The 31-page report, “Findings and Lessons from the Improving Quality Through Clinician Use of Health IT Grant Initiative” summarized the results of that IT grant initiative from AHRQ. It recounts the experiences of 24 projects funded by AHRQ from 2007-12.
Twenty-one of the projects took place in primary-care settings, such as physician offices, urgent-care centers, community health centers and federally qualified health centers, with the remaining three were in mental health and dental offices.
The online report has hypertext links to brief wrapups of the 24 projects, such as a quality improvement initiative at an internal medicine faculty practice at Northwestern University. Led by Dr. David Baker and colleagues, the research effort assessed the impact of computerized decision-support systems on clinical workflow and whether health IT use could improve performance on 18 quality measures for four chronic conditions and five preventive services. The Northwestern physicians found during the first year “performance improved significantly for 14 measures.”

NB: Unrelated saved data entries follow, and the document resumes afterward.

`src/rtl/alu_mul_sequencer_pkg.sv`:
```
// Shared definitions for the multiply sequencer and the datapath ALU it borrows.
// Holds the ALU operation encodings, the sequencer state encoding and step-count limits.
// No logic of its own; imported by alu_mul_sequencer.
package alu_mul_sequencer_pkg;

  // ALU operation encodings, shared with the datapath ALU.
  localparam logic [3:0] ALU_ADD = 4'b0000;
  localparam logic [3:0] ALU_SUB = 4'b0001;
  localparam logic [3:0] ALU_OR  = 4'b0011;
  localparam logic [3:0] ALU_LUI = 4'b0101;
  localparam logic [3:0] ALU_SR  = 4'b0110;
  localparam logic [3:0] ALU_SL  = 4'b0111;

  // Command driven while the sequencer does not own the ALU. It happens to
  // share its encoding with ADD; operands are zero so the result is inert.
  localparam logic [3:0] ALU_IDLE_OP = 4'b0000;

  // Sequencer state encoding.
  localparam logic [1:0] ST_IDLE = 2'd0;
  localparam logic [1:0] ST_RUN  = 2'd1;
  localparam logic [1:0] ST_DONE = 2'd2;

  // Step counter: 6 bits, last legal step index is 31 (32 steps total).
  localparam int unsigned   COUNT_W   = 6;
  localparam logic [5:0]    LAST_STEP = 6'd31;

  // A RUN step is the last one when no set bits remain in the multiplier
  // after this step's shift, or when all 32 bit positions have been consumed.
  function automatic logic step_is_last(input logic       rest_zero,
                                        input logic [5:0] count);
    return rest_zero || (count == LAST_STEP);
  endfunction

endpackage

```
`src/rtl/alu_mul_sequencer.sv`:
```
// Shift-and-add multiplier controller: low DATA_WIDTH bits of A*B using the shared ALU's ADD.
// Latency: n+1 cycles from accepted start to done_o (n = multiplier bit length, 0..32), max 33.
// Backpressure: none; start_i is only sampled in IDLE and ignored (not queued) while busy_o is high.
//
// Ports:
//   clk, reset          - clock, synchronous active-high reset
//   start_i             - request pulse, accepted only in IDLE
//   multiplicand_i      - operand A, captured with the accepted start
//   multiplier_i        - operand B, captured with the accepted start
//   alu_result_i        - combinational result of the ALU for the command driven below
//   alu_operation_o     - ALU operation (ADD in RUN, neutral otherwise)
//   alu_a_o, alu_b_o    - ALU operands (accumulator / shifted multiplicand in RUN, 0 otherwise)
//   busy_o              - high in RUN and DONE; selects this block onto the ALU buses
//   done_o              - one-cycle completion pulse
//   product_o           - registered low product, held between operations
module alu_mul_sequencer
  import alu_mul_sequencer_pkg::*;
#(
  parameter int DATA_WIDTH = 32
) (
  input  logic                  clk,
  input  logic                  reset,
  input  logic                  start_i,
  input  logic [DATA_WIDTH-1:0] multiplicand_i,
  input  logic [DATA_WIDTH-1:0] multiplier_i,
  input  logic [DATA_WIDTH-1:0] alu_result_i,
  output logic [3:0]            alu_operation_o,
  output logic [DATA_WIDTH-1:0] alu_a_o,
  output logic [DATA_WIDTH-1:0] alu_b_o,
  output logic                  busy_o,
  output logic                  done_o,
  output logic [DATA_WIDTH-1:0] product_o
);

  logic [1:0]            state;
  logic [1:0]            state_nxt;
  logic [DATA_WIDTH-1:0] acc;
  logic [DATA_WIDTH-1:0] mcand;
  logic [DATA_WIDTH-1:0] mplier;
  logic [COUNT_W-1:0]    count;
  logic [DATA_WIDTH-1:0] product;

  logic                  in_run;
  logic [DATA_WIDTH-1:0] mplier_shr;
  logic                  last_step;

  assign in_run     = (state == ST_RUN);
  assign mplier_shr = mplier >> 1;
  assign last_step  = step_is_last(mplier_shr == '0, count);

  // ------------------------------------------------------------------
  // Next-state logic
  // ------------------------------------------------------------------
  always_comb begin
    state_nxt = state;
    case (state)
      ST_IDLE: begin
        if (start_i) begin
          // A zero multiplier has bit length 0: skip RUN entirely.
          state_nxt = (multiplier_i != '0) ? ST_RUN : ST_DONE;
        end
      end
      ST_RUN: begin
        if (last_step) begin
          state_nxt = ST_DONE;
        end
      end
      ST_DONE: begin
        state_nxt = ST_IDLE;
      end
      default: begin
        state_nxt = ST_IDLE;
      end
    endcase
  end

  // ------------------------------------------------------------------
  // State register
  // ------------------------------------------------------------------
  always_ff @(posedge clk) begin
    if (reset) begin
      state <= ST_IDLE;
    end else begin
      state <= state_nxt;
    end
  end

  // ------------------------------------------------------------------
  // Datapath registers
  // ------------------------------------------------------------------
  always_ff @(posedge clk) begin
    if (reset) begin
      acc     <= '0;
      mcand   <= '0;
      mplier  <= '0;
      count   <= '0;
      product <= '0;
    end else begin
      case (state)
        ST_IDLE: begin
          if (start_i) begin
            acc    <= '0;
            mcand  <= multiplicand_i;
            mplier <= multiplier_i;
            count  <= '0;
          end
        end
        ST_RUN: begin
          // The ALU is computing acc + mcand this cycle; only keep it when
          // the current multiplier bit asks for this partial product.
          if (mplier[0]) begin
            acc <= alu_result_i;
          end
          mcand  <= mcand << 1;
          mplier <= mplier_shr;
          count  <= count + 6'd1;
        end
        ST_DONE: begin
          product <= acc;
        end
        default: begin
        end
      endcase
    end
  end

  // ------------------------------------------------------------------
  // Outputs. Outside RUN the ALU command is forced neutral so a stale
  // accumulator never leaks onto the shared operand buses.
  // ------------------------------------------------------------------
  assign alu_operation_o = in_run ? ALU_ADD : ALU_IDLE_OP;
  assign alu_a_o         = in_run ? acc     : '0;
  assign alu_b_o         = in_run ? mcand   : '0;
  assign busy_o          = (state == ST_RUN) || (state == ST_DONE);
  assign done_o          = (state == ST_DONE);
  assign product_o       = product;

endmodule

```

Another, by the “Delta Health Alliance, Stoneville, Miss., looked at performance in four clinics in the Mississippi Delta—two rural and two urban, two with EHRs and two without. Overall results were “mixed,” but the “lessons learned were invaluable in demonstrating that installation of EHRs alone do not improve outcomes for chronic disease, but must include significant clinician training, support and usage of HIT tools, like clinical decision support.”